The First Dutch Grand Master, Radermacher, died on 12 April 1748. He had been Premier Grand Maître de l’Illustre Ordre dans les Provinces Unies et du Ressort de la Généralité from June, 1735. On 24 June 1749, Joost Gerrit, (Juste Gerard) baron van Wassenaer (1716−1753) was installed as the new Grand Master.
The second Grand Master, the baron, was a friend of Willem Bentinck and when Bentinck founded La Loge de Juste, the baron turned the lodge into a Grand Lodge and was appointed Grand Master.
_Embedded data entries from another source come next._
### config.mk
export PLATFORM = sky130hd
export DESIGN_NAME = ctl_stage_chain
export DESIGN_NICKNAME = d
export VERILOG_FILES = /design/src/rtl/ctl_stage_chain.sv
export SDC_FILE = /design/constraint.sdc
export NUM_CORES = 1
export LEC_CHECK = 0
export CORE_MARGIN = 4
export CORE_UTILIZATION = 39
export DETAILED_ROUTE_END_ITERATION = 6
export PLACE_DENSITY = 0.9
export SLEW_MARGIN = 20
export SYNTH_ARGS = -nofsm -noshare
export SYNTH_HDL_FRONTEND = slang
export SYNTH_SLANG_ARGS = --single-unit
export TNS_END_PERCENT = 5
### constraint.sdc
create_clock -name clk -period 2.2 [get_ports clk]
set_input_delay 0.44 -clock clk [delete_from_list [all_inputs] [get_ports clk]]
set_output_delay 0.44 -clock clk [all_outputs]
set_load 0.01 [all_outputs]
### src/rtl/ctl_stage_chain.sv
module ctl_stage_chain #(
  parameter int IW  = 32,
  parameter int OPW = 6,
  parameter int IMW = 16
) (
  input  logic          clk,
  input  logic          rst,
  input  logic [IW-1:0] fetch_instr,
  output logic [IW-1:0] id_instr,
  output logic [IW-1:0] ex_imm,
  output logic [5:0]    ex_funct,
  output logic          reg_dst,
  output logic          alu_src,
  output logic [1:0]    alu_op,
  output logic          branch,
  output logic          mem_read,
  output logic          mem_write,
  output logic          reg_write,
  output logic          mem_to_reg
);
  localparam logic [OPW-1:0] OP_RT = OPW'('h00);
  localparam logic [OPW-1:0] OP_LD = OPW'('h23);
  localparam logic [OPW-1:0] OP_ST = OPW'('h2B);
  localparam logic [OPW-1:0] OP_BR = OPW'('h04);

  wire [OPW-1:0] opc = id_instr[IW-1 -: OPW];
  wire is_rt = (opc == OP_RT);
  wire is_ld = (opc == OP_LD);
  wire is_st = (opc == OP_ST);
  wire is_br = (opc == OP_BR);

  wire          d_reg_dst      = is_rt;
  wire          d_alu_src      = is_ld | is_st;
  wire [1:0]    d_alu_op       = {is_rt, is_br};
  wire [IW-1:0] d_ex_imm       = {{(IW-IMW){id_instr[IMW-1]}}, id_instr[IMW-1:0]};
  wire          dd_branch      = is_br;
  wire          dd_mem_read    = is_ld;
  wire          dd_mem_write   = is_st;
  wire          ddd_reg_write  = is_rt | is_ld;
  wire          ddd_mem_to_reg = is_ld;

  logic d_branch, d_mem_read, d_mem_write;
  logic dd_reg_write, dd_mem_to_reg;
  logic d_reg_write, d_mem_to_reg;

  always_ff @(posedge clk) begin
    if (rst) id_instr <= '0;
    else     id_instr <= fetch_instr;
  end

  always_ff @(posedge clk) begin
    if (rst) begin
      reg_dst       <= 1'b0;
      alu_src       <= 1'b0;
      alu_op        <= 2'b00;
      ex_imm        <= '0;
      d_branch      <= 1'b0;
      d_mem_read    <= 1'b0;
      d_mem_write   <= 1'b0;
      dd_reg_write  <= 1'b0;
      dd_mem_to_reg <= 1'b0;
    end else begin
      reg_dst       <= d_reg_dst;
      alu_src       <= d_alu_src;
      alu_op        <= d_alu_op;
      ex_imm        <= d_ex_imm;
      d_branch      <= dd_branch;
      d_mem_read    <= dd_mem_read;
      d_mem_write   <= dd_mem_write;
      dd_reg_write  <= ddd_reg_write;
      dd_mem_to_reg <= ddd_mem_to_reg;
    end
  end

  always_ff @(posedge clk) begin
    if (rst) begin
      branch       <= 1'b0;
      mem_read     <= 1'b0;
      mem_write    <= 1'b0;
      d_reg_write  <= 1'b0;
      d_mem_to_reg <= 1'b0;
    end else begin
      branch       <= d_branch;
      mem_read     <= d_mem_read;
      mem_write    <= d_mem_write;
      d_reg_write  <= dd_reg_write;
      d_mem_to_reg <= dd_mem_to_reg;
    end
  end

  always_ff @(posedge clk) begin
    if (rst) begin
      reg_write  <= 1'b0;
      mem_to_reg <= 1'b0;
    end else begin
      reg_write  <= d_reg_write;
      mem_to_reg <= d_mem_to_reg;
    end
  end

  assign ex_funct = ex_imm[5:0];
endmodule

## After elaboration in Yosys (flattened, before gate mapping)

Index checks and enable logic that the tools add are counted.

| storage, ports and cells | value |
|---|---|
| flip-flop bits (word level) | 62 |
| output and inout bits | 79 |
| bits of input ports | 34 |
| word-level logic and storage cells | 21 |

| cells by class | value |
|---|---|
| bitwise logic cells | 2 |
| reductions and logical operators | 1 |
| equal/unequal tests | 3 |

Operator list:

| cell | number |
|---|---|
| $eq 6x6->1 const B | 2 |
| $eq 6x3->1 const B | 1 |
| $logic_not 6->1 | 1 |
| $or 1x1->1 | 2 |

## Logic depth before layout (Yosys ltp)

| depth | value |
|---|---|
| depth in word-level cells | 2 |
| depth in mapped cells | 3 |
| mapped depth without buffers | 2 |

## Worst setup path before layout

No wires, ideal clock.

| timing path | value |
|---|---|
| kind | register to output |
| from | register, netlist name ex_imm[15] |
| to | output port ex_imm[16] |
| path slack | 963 ps |
| stages on the path, launching flop included | 2 |
| arrival time | 797 ps |
| buffers on the path | 1 |
| data required time | 1,760 ps |
| path through | dfxtp_1 buf_4 |

RTL lines:

| element | RTL line | text |
|---|---|---|
| to (decl) | 10 | `output logic [IW-1:0] ex_imm,` |

No word-level cell between the ends.

## Final worst setup path

| timing path | value |
|---|---|
| from | register, netlist name ex_imm[15] |
| to | output port ex_imm[19] |

No word-level cell between the ends.

==> out/summary.md <==
• result of the run: finished clean
• DIE WIDTH: 77.2 µm
• fin crit share: 0.909
• die height: 77.2 µm
• max-slew violation total from the final report: 0
• startpoint-to-endpoint class of the critical path: reg2out
• final-layout fill cell count: 353
• internal power summed over all cells: 0.00174 W
• setup skew after layout: 0.00454 ns
• maximum number of pins on one net before global-route repair: 58
• library cell contributing the largest single delay on the critical path: clkdlybuf4s50_1
• share of power burned in the clock network: 0.366
• Post-DP HPWL: 2.84 mm
• RSZ-0062 raised after global routing: false
• average cell area after synthesis: 12.0 µm²
• count of hold-fix buffers inserted at cts: 0
• register cell area after layout: 0.00120 mm²
• proportion of total power due to net switching: 0.221
• count of port buffers added during placement: 112
• sequential share of the synthesized area: 0.643
• CP top delay family: buffers and inverters
• cells along the critical path: clkdlybuf4s50_1
• Setup Fix Bufs, Post-CTS: 0
• peak supply drop: 0.000480 V
• peak-usage layer in the global routing report: met2
• placer's final routability congestion estimate: 0.736
• via count of the first global-routing pass: 1,346
• register containing the most flip-flops in the final layout: id_instr
• number of iterations in the first detailed-routing pass: 2
• Area growth, synth to finish: 61.4%
• buffer levels on the longest clock path: 2
• antenna violations before repair: 0
• Worst Hold Slack: 0.436 ns
• proportion of power drawn by flip-flops and latches: 0.516
• sinks on the clock net: 60
• met2 layer usage reported by global route: 0.225
• synthesized instance count: 156
• routed wire length: 3.77 mm
• wire length of the first global-routing pass: 6.20 mm
• Core Util, Final: 0.669
• overflow left after global routing: 0
• core area: 0.00450 mm²
• FMAX: 500 MHz
• cell types occupying the most area after synthesis: dfxtp_1 64%, and2b_1 16%, buf_4 9.7%
• placed cell count: 290
• number of nets in the layout: 283
• count of placed standard cells in the final layout, fillers left out: 306
• combinational cell fraction of total power: 0.118
• post-synthesis register bit count: 60
• Largest stage delay, worst path: 0.63 ns
• Gates resized, CTS repair: 0
• number of vias after detailed routing: 1,292
• Inserted Clock Buffers: 9
• final hold violations: 0
• Worst setup EP type: output port
• Warnings, synthesis: 0
• Worst-path clk slew: 0.06 ns
• Setup crit start kind: register
• GRT Resource Usage Total: 0.135
• power per cell area: 743 mW/mm²
• path type of the worst min-delay path: reg2reg
• die area: 0.00596 mm²
• clock root buffer master: clkbuf_8
• met1 Usage GRT: 0.125
• effective utilization at floorplan: 0.414
• drt first-iter violations: 35
• flip-flop count of the largest register after layout: 32
• Residual DRC: 0
• fraction of final layout cells with drive strength greater than 1: 0.0748
• net count after synthesis: 190
• met3 routing resource usage after global routing: 0.0867
• number of primary I/O pins: 113
• number of antenna cells inserted: 0
• Yosys top cell area share: 0.643
• CTS tree: yes
• Cell variety after synth: 15
• switching power of the nets: 0.000495 W
• transition time at the pin with the least slew margin: 0.753 ns
• worst path bufs/invs: 1
• CP arrival: 1.56 ns
• maximum level of the CTS H-tree: 3
• largest registers: id_instr x32, ex_imm x16
• shortest clock period the worst path allows after layout: 2.00 ns
• leakage power figure: 1.27 nW
• maximum fanout count along the critical path: 17
• count of max-cap constraint violations: 0
• Max transition margin: 0.498
• biggest area consumer among synthesized cells: dfxtp_1
• accumulated negative setup slack: 0 ns
• netlist area before placement: 0.00187 mm²
• multi-input gate area in the final layout: 458 µm²
• endpoint required time on the critical path: 1.76 ns
• later-pin clock latency in the skew report: 0.32 ns
• Site Rows: 24
• register-to-register path setup slack: 1.14 ns
• DR vias/cell: 4.22
• final routed wire length divided by cell count: 12.3 µm
• Routed Antenna Nets: 0
• final setup vio count: 0
path summary, 6_finish.rpt:
kind,endpoint,start,cells past startpoint
min reg2reg,d_reg_write$_SDFF_PP0_,dd_reg_write$_SDFF_PP0_,1
max reg2reg,dd_reg_write$_SDFF_PP0_,id_instr[30]$_SDFF_PP0_,2
min,d_reg_write$_SDFF_PP0_,dd_reg_write$_SDFF_PP0_,1
max,ex_imm[19],ex_imm[15]$_SDFF_PP0_,1
placed cells by master, fill, tap and decap left out, drive strengths merged:
master,n
clkdlybuf4s50,111
dfxtp,60
and2b,40
nor2b,14
clkbuf,11
clkinv,4
nor2,4
or3,2
or4b,1
or4,1
nand3,1
inv,1
nor3,1
a21oi,1
clkinvlp,1
buf,1
through the flow:
stage               cell area, µm²  power (W)  worst slack (ns)
floorplan                     1870    0.00128             0.963
global placement              2840    0.00144             0.574
detailed placement            2840    0.00145             0.505
CTS                           3010    0.00228             0.148
global route                  3010    0.00236            0.0359
finish                        3010    0.00224             0.201
power by group through the flow:
| stage | registers (W) | logic (W) | clock network, W |
|---|---|---|---|
| 2_1_floorplan | 0.00120 | 0.0000841 | 0 |
| 6_report | 0.00115 | 0.000265 | 0.000820 |
| 4_1_cts | 0.00116 | 0.000270 | 0.000850 |
| 3_3_place_gp | 0.00118 | 0.000264 | 0 |
| 5_1_grt | 0.00116 | 0.000284 | 0.000913 |
| 3_5_place_dp | 0.00118 | 0.000268 | 0 |
cell families (layout without fill, tap and decap cells):
group | Yosys count | count (layout) | synth area share
buffers and inverters | 31 | 129 | 0.111
AND/OR/NAND/NOR | 64 | 64 | 0.241
AO/OA/AOI/OAI | 1 | 1 | 0.00469
flip-flops | 60 | 60 | 0.643
Yosys cell counts, drive strengths merged:
library cell / instances
and2b: 40
dfxtp: 60
buf: 24
a21oi: 1
clkbuf: 6
nand3: 1
or4: 1
nor3: 1
or3: 2
inv: 1
nor2b: 14
or4b: 1
nor2: 4
area by class of cell:
class | count | area share
tap | 52 | 0.0216
multi-input combinational | 65 | 0.152
inverter | 1 | 0.00125
clock buffer | 11 | 0.0469
sequential | 60 | 0.399
clock inverter | 5 | 0.00914
timing repair buffer | 112 | 0.370
layer usage:
layer | wire (µm) | up-vias
met1 | 1330 | 567
met3 | 546 | 7
met5 | 0 | -
met4 | 59 | 0
met2 | 1830 | 79
li1 | - | 639
(Power assumes the default switching activity.)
Thus he became Grand Master of both the men-only as the mixed gender organisations.
This first Grand Lodge(s) went down under mismanagement and scandals and was dismantled in 1752. Four years later the (nowadays regular) organisation that exists this very day was founded with a “clean slate”.
The author suggests that part of the scandal was the recognition of the mixed gender lodge which even bore the baron’s name.
Then follows information about La Loge de Juste. Members were aristocrats and actors. The latter -in these days- were about the same as prostitutes. People who went to the opera even had to defend themselves and particularly state that they never came backstage. The combination of members of the lodge of high and low society of course drew attention from outsiders.
As I said, the lodge has been very active for a short while. Texts were written and published, also a songbook. What was also in the making were rituals. A certain St. Etienne wrote rituals for two higher grades. It is not certain if these were ever worked.
The author does find similarities with the rituals of a later Dutch mixed gender lodge L’Adoption ou la Maçonnerie des Femmes en trois Grades (The Hague, 1775). “The images and allegories used in the rituals described are taken from the Old Testament, e.g. Adam and Eve, Noah’s Ark, The Tower of Babel and Jacob’s Ladder.”
There is much information about the problematic finances of the lodge, problems which, probably in combination with some scandals, led to the demise of La Loge de Juste.
Davies makes some cross-references to adoption Freemasonry in France and a few to other mixed gender Masonic-like organisation such as the German Order of the Mopses (ca. 1740 – ca. 1770). Interesting to note is that the Grand Orient de France recognised the lodges of adoption in 1774, but because later they ran the risk of loosing regularity over this standpoint, the lodges of adoption were ‘disconnected’ and the Women’s Grand Lodge of France was founded.
All in all an interesting story of the problematic history of the involvement of women in Freemasonry.